NASA’s resilient Van Allen Probes shut down

Artist’s concept of NASA’s Van Allen Probes. Credit: NASA

Ground controllers transmitted commands to shut down the second of NASA’s Van Allen Probes on Friday, three months after turning off an identical satellite to conclude a seven-year mission that explored the donut-shaped radiation belts surrounding Earth.

The Van Allen Probes were running low on fuel after maneuvers earlier this year to lower their orbits, allowing the satellites to naturally fall back into Earth’s atmosphere and burn up in about 15 years.

The two satellites repeatedly flew through the ever-changing clouds of electrons and charged particles surround Earth. Most satellites avoid prolonged exposure to the radiation belts, but the treacherous region was home for the Van Allen Probes.

“This mission spent seven years in the radiation belts, and broke all the records for a spacecraft to tolerate and operate in that hazardous region, all with no interruptions,” said Nelofar Mosavi, Van Allen Probes project manager at Johns Hopkins University Applied Physics Laboratory. “This mission was about resiliency against the harshest space environment.”

The two spacecraft were named for the discoverer of the radiation belts, James Van Allen, who was lead scientist for Explorer 1, first U.S. satellite to reach orbit.

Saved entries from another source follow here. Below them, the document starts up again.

## config.mk

```make
export PLATFORM = sky130hd
export DESIGN_NAME = rs_enc_sched_flat
export DESIGN_NICKNAME = d
export VERILOG_FILES = /design/src/rtl/rs_enc_sched_pkg.sv /design/src/rtl/rs_enc_sched_if.sv /design/src/rtl/rs_enc_sched_rr_arbiter.sv /design/src/rtl/rs_enc_sched.sv /design/src/flat_wrapper.sv
export SDC_FILE = /design/constraint.sdc
export NUM_CORES = 1
export LEC_CHECK = 0
export CAP_MARGIN = 20
export CELL_PAD_IN_SITES_DETAIL_PLACEMENT = 0
export CELL_PAD_IN_SITES_GLOBAL_PLACEMENT = 2
export CORE_MARGIN = 2
export CORE_UTILIZATION = 27
export CTS_BUF_LIST = sky130_fd_sc_hd__clkbuf_16
export CTS_CLUSTER_SIZE = 8
export DETAILED_ROUTE_END_ITERATION = 12
export MAX_ROUTING_LAYER = met4
export PLACE_DENSITY = 0.87
export SLEW_MARGIN = 0
export SYNTH_ARGS = -nofsm -noshare
export SYNTH_HDL_FRONTEND = slang
export SYNTH_SLANG_ARGS = --single-unit
```

## constraint.sdc

```tcl
create_clock -name clk -period 2.35 [get_ports clk]
set_input_delay 0.235 -clock clk [delete_from_list [all_inputs] [get_ports clk]]
set_output_delay 0.235 -clock clk [all_outputs]
set_load 0.02 [all_outputs]
```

Explorer 1 discovered the presence of the radiation clouds surrounding Earth’s in 1958, but the Van Allen belts were not well understood for decades after the dawn of the Space Age. Physicists learned in the 1990s the belts are not as stable as once thought. Instead, they expand, heat up, and contract when charged particles from solar eruptions reach Earth.

The Van Allen Probes — originally known as the Radiation Belt Storm Probes — launched Aug. 30, 2012, on top of a United Launch Alliance Atlas 5 rocket from Cape Canaveral. The identical satellites each carried five instruments to detect particles, magnetic fields and plasma waves in the radiation belts.

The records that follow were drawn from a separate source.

<file path="config.mk">
export PLATFORM = sky130hd
export DESIGN_NAME = mem_port_arbiter_flat
export DESIGN_NICKNAME = d
export VERILOG_FILES = /design/src/rtl/mem_port_arbiter_pkg.sv /design/src/rtl/mem_port_arbiter_if.sv /design/src/rtl/mem_port_arbiter_rr_pick.sv /design/src/rtl/mem_port_arbiter.sv /design/src/flat_wrapper.sv
export SDC_FILE = /design/constraint.sdc
export NUM_CORES = 1
export LEC_CHECK = 0
export CORE_AREA = 2 2 109 111
export CTS_CLUSTER_DIAMETER = 30
export CTS_CLUSTER_SIZE = 30
export DETAILED_ROUTE_END_ITERATION = 16
export DIE_AREA = 0 0 111 113
export HOLD_SLACK_MARGIN = 0.15
export PLACE_DENSITY = 0.72
export SYNTH_ARGS = -nofsm -noshare
export SYNTH_HDL_FRONTEND = slang
export SYNTH_SLANG_ARGS = --single-unit
</file>
<file path="constraint.sdc">
create_clock -name clk_i -period 3.27 [get_ports clk_i]
set_input_delay 0.4905 -clock clk_i [delete_from_list [all_inputs] [get_ports clk_i]]
set_output_delay 0.4905 -clock clk_i [all_outputs]
set_load 0.01 [all_outputs]
</file>
<file path="src/rtl/mem_port_arbiter_pkg.sv">
// Shared constants and helpers for the RAM port arbiter.
//   ADDR_W_DEF / DATA_W_DEF : default RAM geometry (32b x 64)
//   NUM_REQ_DEF             : default number of requesters
//   MAX_NUM_REQ             : largest supported requester count
//   MAX_LOCK_DEF            : default burst lock limit
//   idx_w()                 : index width for n items, never below one bit
package mem_arb_pkg;

    localparam int unsigned ADDR_W_DEF   = 6;
    localparam int unsigned DATA_W_DEF   = 32;
    localparam int unsigned NUM_REQ_DEF  = 4;
    localparam int unsigned MAX_NUM_REQ  = 8;
    localparam int unsigned MAX_LOCK_DEF = 8;

    // Bits needed to index n items; at least one so vectors never collapse.
    function automatic int unsigned idx_w(input int unsigned n);
        return (n > 32'd1) ? 32'($clog2(n)) : 32'd1;
    endfunction

endpackage

</file>
<file path="src/rtl/mem_port_arbiter_if.sv">
// Bundle of requester-side and RAM-side signals for the arbiter.
//   req_*   : per-requester commands, addresses/data packed at [i*W +: W]
//   req_ready_o / rsp_* : one-hot grant, one-hot read response + shared data
//   mem_*   : RAM macro command side, mem_rdata_i is its registered output
// Modports: slave = arbiter, master = clients plus RAM macro.
interface mem_port_arbiter_if #(
    parameter int unsigned NUM_REQ = mem_arb_pkg::NUM_REQ_DEF,
    parameter int unsigned ADDR_W  = mem_arb_pkg::ADDR_W_DEF,
    parameter int unsigned DATA_W  = mem_arb_pkg::DATA_W_DEF
) ();

    logic [NUM_REQ-1:0]        req_valid_i;
    logic [NUM_REQ-1:0]        req_we_i;
    logic [NUM_REQ-1:0]        req_lock_i;
    logic [NUM_REQ*ADDR_W-1:0] req_addr_i;
    logic [NUM_REQ*DATA_W-1:0] req_wdata_i;
    logic [NUM_REQ-1:0]        req_ready_o;
    logic [NUM_REQ-1:0]        rsp_valid_o;
    logic [DATA_W-1:0]         rsp_data_o;
    logic                      mem_we_o;
    logic [ADDR_W-1:0]         mem_addr_o;
    logic [DATA_W-1:0]         mem_wdata_o;
    logic [DATA_W-1:0]         mem_rdata_i;

    modport slave (
        input  req_valid_i, req_we_i, req_lock_i, req_addr_i, req_wdata_i, mem_rdata_i,
        output req_ready_o, rsp_valid_o, rsp_data_o, mem_we_o, mem_addr_o, mem_wdata_o
    );

    modport master (
        output req_valid_i, req_we_i, req_lock_i, req_addr_i, req_wdata_i, mem_rdata_i,
        input  req_ready_o, rsp_valid_o, rsp_data_o, mem_we_o, mem_addr_o, mem_wdata_o
    );

endinterface

</file>
<file path="src/rtl/mem_port_arbiter_rr_pick.sv">
// Combinational round-robin picker.
//   req_i : request vector
//   ptr_i : highest-priority index this cycle
//   gnt_o : one-hot grant of first request at/after ptr_i (wrapping)
//   idx_o : index of that grant
//   any_o : at least one request present
module rr_pick
    import mem_arb_pkg::*;
#(
    parameter int unsigned NUM_REQ = NUM_REQ_DEF,
    parameter int unsigned IDX_W   = idx_w(NUM_REQ)
) (
    input  logic [NUM_REQ-1:0] req_i,
    input  logic [IDX_W-1:0]   ptr_i,
    output logic [NUM_REQ-1:0] gnt_o,
    output logic [IDX_W-1:0]   idx_o,
    output logic               any_o
);

    logic [IDX_W-1:0] cand;

    // Scan from the pointer upward, first hit wins.
    always_comb begin
        gnt_o = '0;
        idx_o = '0;
        any_o = 1'b0;
        cand  = '0;
        for (int unsigned off = 0; off < NUM_REQ; off++) begin
            cand = IDX_W'((32'(ptr_i) + off) % NUM_REQ);
            if (!any_o && req_i[cand]) begin
                any_o       = 1'b1;
                gnt_o[cand] = 1'b1;
                idx_o       = cand;
            end
        end
    end

endmodule

</file>
<file path="src/rtl/mem_port_arbiter.sv">
// Shares one single-port synchronous RAM between NUM_REQ requesters.
// Round-robin grant with an optional bounded burst lock; read data from the
// RAM's registered output is routed back to the issuing requester one cycle
// after acceptance.
//   clk_i, rst_ni : clock, asynchronous active-low reset
//   bus (slave)   : requester commands/grants/responses and RAM command side
module mem_port_arbiter
    import mem_arb_pkg::*;
#(
    parameter int unsigned NUM_REQ  = NUM_REQ_DEF,
    parameter int unsigned ADDR_W   = ADDR_W_DEF,
    parameter int unsigned DATA_W   = DATA_W_DEF,
    parameter int unsigned MAX_LOCK = MAX_LOCK_DEF
) (
    input  logic              clk_i,
    input  logic              rst_ni,
    mem_port_arbiter_if.slave bus
);

    localparam int unsigned      IDX_W    = idx_w(NUM_REQ);
    localparam int unsigned      CNT_W    = idx_w(MAX_LOCK);
    localparam logic [CNT_W-1:0] CNT_LAST = CNT_W'(MAX_LOCK - 1);
    localparam logic [IDX_W-1:0] IDX_LAST = IDX_W'(NUM_REQ - 1);

    logic [IDX_W-1:0]   ptr_q, ptr_d;
    logic               lock_act_q, lock_act_d;
    logic [IDX_W-1:0]   lock_own_q, lock_own_d;
    logic [CNT_W-1:0]   cnt_q, cnt_d;
    logic               rsp_vld_q, rsp_vld_d;
    logic [IDX_W-1:0]   rsp_idx_q, rsp_idx_d;

    logic [NUM_REQ-1:0] rr_gnt;
    logic [IDX_W-1:0]   rr_idx;
    logic               rr_any;
    logic               forced;
    logic [IDX_W-1:0]   win_idx;
    logic               win_we;
    logic               win_lock;
    logic [CNT_W-1:0]   run_cnt;

    rr_pick #(
        .NUM_REQ (NUM_REQ),
        .IDX_W   (IDX_W)
    ) u_rr_pick (
        .req_i (bus.req_valid_i),
        .ptr_i (ptr_q),
        .gnt_o (rr_gnt),
        .idx_o (rr_idx),
        .any_o (rr_any)
    );

    // A held lock only overrides round-robin while its owner is still asking.
    assign forced  = lock_act_q && bus.req_valid_i[lock_own_q];
    assign win_idx = forced ? lock_own_q : rr_idx;

    // Grant and RAM command mux; everything quiet when nobody is valid.
    always_comb begin
        bus.req_ready_o = '0;
        bus.mem_we_o    = 1'b0;
        bus.mem_addr_o  = '0;
        bus.mem_wdata_o = '0;
        win_we          = 1'b0;
        win_lock        = 1'b0;
        if (rr_any) begin
            bus.req_ready_o = forced ? (NUM_REQ'(1) << lock_own_q) : rr_gnt;
            win_we          = bus.req_we_i[win_idx];
            win_lock        = bus.req_lock_i[win_idx];
            bus.mem_we_o    = win_we;
            bus.mem_addr_o  = bus.req_addr_i[32'(win_idx)*ADDR_W +: ADDR_W];
            bus.mem_wdata_o = bus.req_wdata_i[32'(win_idx)*DATA_W +: DATA_W];
        end
    end

    // Pointer, lock and response-tag next state.
    always_comb begin
        ptr_d      = ptr_q;
        lock_act_d = 1'b0;
        lock_own_d = lock_own_q;
        cnt_d      = '0;
        rsp_vld_d  = 1'b0;
        rsp_idx_d  = rsp_idx_q;
        // Grants already taken in the current burst; a fresh winner starts at zero.
        run_cnt    = forced ? cnt_q : '0;
        if (rr_any) begin
            rsp_vld_d = !win_we;
            rsp_idx_d = win_idx;
            if (win_lock && (run_cnt < CNT_LAST)) begin
                lock_act_d = 1'b1;
                lock_own_d = win_idx;
                cnt_d      = run_cnt + 1'b1;
            end else begin
                ptr_d = (win_idx == IDX_LAST) ? '0 : win_idx + 1'b1;
            end
        end
    end

    // State registers.
    always_ff @(posedge clk_i or negedge rst_ni) begin
        if (!rst_ni) begin
            ptr_q      <= '0;
            lock_act_q <= 1'b0;
            lock_own_q <= '0;
            cnt_q      <= '0;
            rsp_vld_q  <= 1'b0;
            rsp_idx_q  <= '0;
        end else begin
            ptr_q      <= ptr_d;
            lock_act_q <= lock_act_d;
            lock_own_q <= lock_own_d;
            cnt_q      <= cnt_d;
            rsp_vld_q  <= rsp_vld_d;
            rsp_idx_q  <= rsp_idx_d;
        end
    end

    // Response steering: RAM read data passes straight through to the tagged requester.
    assign bus.rsp_valid_o = rsp_vld_q ? (NUM_REQ'(1) << rsp_idx_q) : '0;
    assign bus.rsp_data_o  = bus.mem_rdata_i;

endmodule
</file>
<file path="src/flat_wrapper.sv">
// flat-port wrapper written by rule: the top's interface ports become plain ports
module mem_port_arbiter_flat import mem_arb_pkg::*;
#(
    parameter int unsigned NUM_REQ  = NUM_REQ_DEF,
    parameter int unsigned ADDR_W   = ADDR_W_DEF,
    parameter int unsigned DATA_W   = DATA_W_DEF,
    parameter int unsigned MAX_LOCK = MAX_LOCK_DEF
)
  (clk_i, rst_ni, bus_req_valid_i, bus_req_we_i, bus_req_lock_i, bus_req_addr_i, bus_req_wdata_i, bus_mem_rdata_i, bus_req_ready_o, bus_rsp_valid_o, bus_rsp_data_o, bus_mem_we_o, bus_mem_addr_o, bus_mem_wdata_o);
  mem_port_arbiter_if #(.NUM_REQ(NUM_REQ), .ADDR_W(ADDR_W), .DATA_W(DATA_W)) bus_i ();
  input  logic clk_i;
  input  logic rst_ni;
  input wire logic [$bits(bus_i.req_valid_i)-1:0] bus_req_valid_i;
  input wire logic [$bits(bus_i.req_we_i)-1:0] bus_req_we_i;
  input wire logic [$bits(bus_i.req_lock_i)-1:0] bus_req_lock_i;
  input wire logic [$bits(bus_i.req_addr_i)-1:0] bus_req_addr_i;
  input wire logic [$bits(bus_i.req_wdata_i)-1:0] bus_req_wdata_i;
  input wire logic [$bits(bus_i.mem_rdata_i)-1:0] bus_mem_rdata_i;
  output wire logic [$bits(bus_i.req_ready_o)-1:0] bus_req_ready_o;
  output wire logic [$bits(bus_i.rsp_valid_o)-1:0] bus_rsp_valid_o;
  output wire logic [$bits(bus_i.rsp_data_o)-1:0] bus_rsp_data_o;
  output wire logic [$bits(bus_i.mem_we_o)-1:0] bus_mem_we_o;
  output wire logic [$bits(bus_i.mem_addr_o)-1:0] bus_mem_addr_o;
  output wire logic [$bits(bus_i.mem_wdata_o)-1:0] bus_mem_wdata_o;
  assign bus_i.req_valid_i = bus_req_valid_i;
  assign bus_i.req_we_i = bus_req_we_i;
  assign bus_i.req_lock_i = bus_req_lock_i;
  assign bus_i.req_addr_i = bus_req_addr_i;
  assign bus_i.req_wdata_i = bus_req_wdata_i;
  assign bus_i.mem_rdata_i = bus_mem_rdata_i;
  assign bus_req_ready_o = bus_i.req_ready_o;
  assign bus_rsp_valid_o = bus_i.rsp_valid_o;
  assign bus_rsp_data_o = bus_i.rsp_data_o;
  assign bus_mem_we_o = bus_i.mem_we_o;
  assign bus_mem_addr_o = bus_i.mem_addr_o;
  assign bus_mem_wdata_o = bus_i.mem_wdata_o;
  mem_port_arbiter #(.NUM_REQ(NUM_REQ), .ADDR_W(ADDR_W), .DATA_W(DATA_W), .MAX_LOCK(MAX_LOCK)) u_core (.clk_i(clk_i), .rst_ni(rst_ni), .bus(bus_i));
endmodule
</file>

The probes initially circled Earth in orbits ranging between approximately 375 miles (600 kilometers) and 19,000 miles (30,600 kilometers), with an inclination of about 10 degrees.

Just days after launch, the probes discovered the existence of a third radiation belt joining two previously-known Van Allen belts during periods of intense solar activity.

Illustration of the Van Allen Probes’ orbits through Earth’s radiation belts. Credit: NASA

Changing space weather, driven by the sun, cause the Van Allen belts to swell and contract. The Van Allen Probes charted those changes over seven years, yielding fresh insights about the complex plasma waves and magnetic fields behind the fluctuations in the radiation belts.

Magnetic storms in the radiation belts pose threats to communications and navigation satellites, along with astronauts in space.

The Van Allen Probes were the first satellite to simultaneously sample the radiation belts from two different locations.

The charged particles in the radiation belts can damage satellite electronics. The Van Allen Probes were originally designed for a two-year mission because engineers worried the satellites would not survive much longer in such a hostile environment.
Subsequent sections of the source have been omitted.